4The symposium was successful in tracing out some of these connections, while offering a deeper perspective into Murdoch’s contribution to the contemporary ethics of care, or the attention she devolved to the natural world, in connection with current concerns with animal and environmental vulnerability, and the contributions of non-human forces ‘to counter the narcissistic reflex of human language and thought’ (Bennett xvi). Word children, virtuous dogs and contemporary students’ response to her work were among the topics that fuelled the debates well into the evening and its promise of a rewarding ficelle picarde. Many thanks were given and are here renewed to those who made this journey possible, from the SEAC and its president, Catherine Bernard, to the Maison Européenne des Sciences de l’Homme et de la Société for funding part of the event.
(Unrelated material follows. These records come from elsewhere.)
<file path="src/ps2scd_pkg.sv">
// Shared constants and types for the PS/2 scan code set 1 decoder.
// No dependencies; used by every module of the block but the RAM.
`timescale 1ns / 1ps
`default_nettype none
package ps2scd_pkg;

  localparam int KEYMAP_DEPTH = 1024;
  localparam int KEYMAP_AW    = $clog2(KEYMAP_DEPTH);
  localparam int KEY_COUNT    = 256;
  localparam int CHAR_W       = 8;

  // item commands
  localparam logic CMD_SCAN = 1'b0;
  localparam logic CMD_MAP  = 1'b1;

  // result kinds
  localparam logic KIND_CHAR = 1'b0;
  localparam logic KIND_HOST = 1'b1;

  // keyboard bytes
  localparam logic [7:0] BYTE_ACK     = 8'hFA;
  localparam logic [7:0] BYTE_RESEND  = 8'hFE;
  localparam logic [7:0] BYTE_PREFIX0 = 8'hE0;
  localparam logic [7:0] BYTE_PREFIX1 = 8'hE1;
  localparam logic [7:0] CODE_CAPS    = 8'h3A;
  localparam logic [7:0] CODE_NUM     = 8'h45;
  localparam logic [7:0] CODE_SCROLL  = 8'h46;
  localparam logic [7:0] LED_COMMAND  = 8'hED;

  // key state entries that pick the keymap plane
  localparam logic [7:0] KEY_LSHIFT = 8'h2A;
  localparam logic [7:0] KEY_RSHIFT = 8'h36;
  localparam logic [7:0] KEY_RALT   = 8'hB8;

  // word handed from the decode stage to the result stage
  typedef struct packed {
    logic       valid;
    logic       led;   // lock key: two host words, else a keymap character
    logic [2:0] mask;  // caps, num, scroll after the toggle
  } issue_t;

endpackage
`default_nettype wire

</file>
<file path="src/ps2scd_decode.sv">
// Input stage: classifies words, keeps key, lock and prefix state, drives the keymap port.
// Depends on ps2scd_pkg.
`timescale 1ns / 1ps
`default_nettype none
module ps2scd_decode (
  input  wire logic                           clk,
  input  wire logic                           rst,
  input  wire logic                           valid,
  output      logic                           ready,
  input  wire logic                           command,
  input  wire logic [7:0]                     scan_byte,
  input  wire logic [ps2scd_pkg::KEYMAP_AW-1:0] map_index,
  input  wire logic [ps2scd_pkg::CHAR_W-1:0]  map_value,
  input  wire logic                           slot_free,
  output      ps2scd_pkg::issue_t             issue,
  output      logic                           ram_we,
  output      logic [ps2scd_pkg::KEYMAP_AW-1:0] ram_waddr,
  output      logic [ps2scd_pkg::CHAR_W-1:0]  ram_wdata,
  output      logic                           ram_re,
  output      logic [ps2scd_pkg::KEYMAP_AW-1:0] ram_raddr
);

  logic                                clr_busy;
  logic [ps2scd_pkg::KEYMAP_AW-1:0]    clr_addr;
  logic [ps2scd_pkg::KEY_COUNT-1:0]    key_down;
  logic                                caps_on, num_on, scroll_on, prefix_seen;
  logic                                caps_next, num_next, scroll_next;
  logic                                acc, scan, is_skip, is_prefix, is_lock, is_make;
  logic                                shift, ralt;
  logic [7:0]                          key_idx;

  assign ready = !clr_busy && slot_free;
  assign acc   = valid && ready;
  assign scan  = (command == ps2scd_pkg::CMD_SCAN);

  assign is_skip   = (scan_byte == ps2scd_pkg::BYTE_ACK) ||
                     (scan_byte == ps2scd_pkg::BYTE_RESEND);
  assign is_prefix = (scan_byte == ps2scd_pkg::BYTE_PREFIX0) ||
                     (scan_byte == ps2scd_pkg::BYTE_PREFIX1);
  assign is_lock   = (scan_byte == ps2scd_pkg::CODE_CAPS) ||
                     (scan_byte == ps2scd_pkg::CODE_NUM) ||
                     (scan_byte == ps2scd_pkg::CODE_SCROLL);
  assign is_make   = !scan_byte[7] && !is_lock;

  assign shift = key_down[ps2scd_pkg::KEY_LSHIFT] || key_down[ps2scd_pkg::KEY_RSHIFT];
  assign ralt  = key_down[ps2scd_pkg::KEY_RALT];
  assign key_idx = {prefix_seen, scan_byte[6:0]};

  assign caps_next   = caps_on   ^ (scan_byte == ps2scd_pkg::CODE_CAPS);
  assign num_next    = num_on    ^ (scan_byte == ps2scd_pkg::CODE_NUM);
  assign scroll_next = scroll_on ^ (scan_byte == ps2scd_pkg::CODE_SCROLL);

  // plane select is the upper address bits: shift adds 256, right alt 512
  assign ram_re    = acc && scan && is_make;
  assign ram_raddr = {ralt, shift, scan_byte};
  assign ram_we    = clr_busy || (acc && !scan);
  assign ram_waddr = clr_busy ? clr_addr : map_index;
  assign ram_wdata = clr_busy ? '0 : map_value;

  always_comb begin
    issue.valid = acc && scan && (is_lock || is_make);
    issue.led   = is_lock;
    issue.mask  = {caps_next, num_next, scroll_next};
  end

  always_ff @(posedge clk) begin
    if (rst) begin
      clr_busy    <= 1'b1;
      clr_addr    <= '0;
      key_down    <= '0;
      caps_on     <= 1'b0;
      num_on      <= 1'b0;
      scroll_on   <= 1'b0;
      prefix_seen <= 1'b0;
    end else begin
      if (clr_busy) begin
        clr_addr <= clr_addr + ps2scd_pkg::KEYMAP_AW'(1);
        if (clr_addr == ps2scd_pkg::KEYMAP_AW'(ps2scd_pkg::KEYMAP_DEPTH - 1)) begin
          clr_busy <= 1'b0;
        end
      end
      if (acc && scan && !is_skip) begin
        if (is_prefix) begin
          prefix_seen <= 1'b1;
        end else if (is_lock) begin
          caps_on   <= caps_next;
          num_on    <= num_next;
          scroll_on <= scroll_next;
        end else begin
          key_down[key_idx] <= !scan_byte[7];
          prefix_seen       <= 1'b0;
        end
      end
    end
  end

endmodule
`default_nettype wire

</file>
===== src/hw/rtl/rptb_pkg.sv =====
// Package for the randomized Prim tree builder: sizes, codes, beat structs,
// state machine type. Used by every file under hw/rtl.
package rptb_pkg;

    localparam int MAX_VERTICES   = 64;
    localparam int MAX_OBJECTIVES = 4;
    localparam int COST_BITS      = 16;
    localparam int VBITS          = $clog2(MAX_VERTICES);
    localparam int OBITS          = 2;
    localparam int DIST_BITS      = 34;
    localparam int SADDR_BITS     = OBITS + 2 * VBITS;
    localparam logic [DIST_BITS-1:0] DIST_UNREACH = '1;

    localparam logic [1:0] OP_LOAD  = 2'd0;
    localparam logic [1:0] OP_START = 2'd1;
    localparam logic [1:0] OP_ADD   = 2'd2;

    localparam logic [2:0] REG_VCOUNT = 3'd0;
    localparam logic [2:0] REG_OCOUNT = 3'd1;
    localparam logic [2:0] REG_W0     = 3'd2;
    localparam logic [2:0] REG_W1     = 3'd3;
    localparam logic [2:0] REG_W2     = 3'd4;
    localparam logic [2:0] REG_W3     = 3'd5;
    localparam logic [2:0] REG_ELIMIT = 3'd6;
    localparam logic [2:0] REG_ACCEPT = 3'd7;

    typedef struct packed {
        logic [1:0]  op;
        logic [1:0]  objective;
        logic [5:0]  row;
        logic [5:0]  col;
        logic [15:0] cost_value;
        logic [5:0]  start_vertex;
        logic [15:0] rand_value;
    } t_in_beat;

    typedef struct packed {
        logic [5:0] edge_low;
        logic [5:0] edge_high;
        logic [5:0] edge_index;
        logic       last;
        logic       status;
    } t_out_beat;

    typedef enum logic [3:0] {
        ST_IDLE,
        ST_CLEAR,
        ST_RELAX,
        ST_RELAX_WB,
        ST_SCAN1,
        ST_THRESH,
        ST_SCAN2,
        ST_PICK,
        ST_SCAN3,
        ST_PARENT,
        ST_EMIT
    } t_state;

endpackage
$ cat config.mk
export PLATFORM = sky130hd
export DESIGN_NAME = multi_mode_position_control_law_flat
export DESIGN_NICKNAME = d
export VERILOG_FILES = /design/src/rtl/mmpcl_pkg.sv /design/src/rtl/mmpcl_if.sv /design/src/rtl/multi_mode_position_control_law.sv /design/src/flat_wrapper.sv
export SDC_FILE = /design/constraint.sdc
export NUM_CORES = 2
export LEC_CHECK = 0
export BUFFER_PORTS_ARGS = -buffer_cell sky130_fd_sc_hd__buf_4
export CELL_PAD_IN_SITES_DETAIL_PLACEMENT = 1
export CELL_PAD_IN_SITES_GLOBAL_PLACEMENT = 1
export CORE_ASPECT_RATIO = 1.5
export CORE_UTILIZATION = 40
export CTS_CLUSTER_SIZE = 28
export DETAILED_ROUTE_END_ITERATION = 16
export GPL_TIMING_DRIVEN = 0
export PLACE_DENSITY_LB_ADDON = 0.1
export SLEW_MARGIN = 20
export SYNTH_ARGS = -nofsm -noshare
export SYNTH_HDL_FRONTEND = slang
export SYNTH_SLANG_ARGS = --single-unit
$ cat constraint.sdc
create_clock -name clk -period 17 [get_ports clk]
set_clock_uncertainty 0.15 [all_clocks]
set_input_delay 3.4 -clock clk [delete_from_list [all_inputs] [get_ports clk]]
set_output_delay 3.4 -clock clk [all_outputs]
set_load 0.005 [all_outputs]
$ cat src/rtl/mmpcl_pkg.sv
`timescale 1ns / 1ps
package mmpcl_pkg;

	localparam int FRAC_BITS = 16;
	localparam int DATA_W    = 32;
	localparam int OPND_W    = 34;
	localparam int PROD_W    = 2 * OPND_W;
	localparam int ACC_W     = 56;
	localparam int PER_W     = 17;
	localparam int MODE_W    = 3;
	localparam int IDX_W     = 3;

	localparam logic [MODE_W-1:0] LAW_OPEN   = 3'd0;
	localparam logic [MODE_W-1:0] LAW_SPEED  = 3'd1;
	localparam logic [MODE_W-1:0] LAW_PI     = 3'd2;
	localparam logic [MODE_W-1:0] LAW_LEAD   = 3'd3;
	localparam logic [MODE_W-1:0] LAW_LL     = 3'd4;
	localparam logic [MODE_W-1:0] LAW_SFB    = 3'd5;
	localparam logic [MODE_W-1:0] LAW_SFB_I  = 3'd6;

	localparam logic [IDX_W-1:0] REG_MODE   = 3'd0;
	localparam logic [IDX_W-1:0] REG_PERIOD = 3'd1;
	localparam logic [IDX_W-1:0] REG_C0     = 3'd2;
	localparam logic [IDX_W-1:0] REG_C1     = 3'd3;
	localparam logic [IDX_W-1:0] REG_C2     = 3'd4;
	localparam logic [IDX_W-1:0] REG_C3     = 3'd5;
	localparam logic [IDX_W-1:0] REG_C4     = 3'd6;

	localparam logic signed [DATA_W-1:0] MAX_D = {1'b0, {(DATA_W-1){1'b1}}};
	localparam logic signed [DATA_W-1:0] MIN_D = {1'b1, {(DATA_W-1){1'b0}}};

	function automatic logic ovf32(input logic signed [ACC_W-1:0] v);
		return (v > ACC_W'(MAX_D)) || (v < ACC_W'(MIN_D));
	endfunction

	function automatic logic signed [DATA_W-1:0] sat32(input logic signed [ACC_W-1:0] v);
		if (v > ACC_W'(MAX_D))
			return MAX_D;
		if (v < ACC_W'(MIN_D))
			return MIN_D;
		return v[DATA_W-1:0];
	endfunction

endpackage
To our colleagues in the CURAPP research group, we owe a state-of-the-art viewpoint on Murdoch and moral philosophy. The conference was also made possible thanks to the help and support of the director of the Iris Murdoch Research Centre, Miles Leeson; it benefited from the presence and talk of Iris Murdoch’s biographer, Peter Conradi (our mediator into Murdochian studies long ago), and Anne Rowe, who kindly agreed to share her unique work on the Murdoch archives with us. Their concourse was paramount to our re-examining Iris Murdoch’s work at close quarters—all for the best.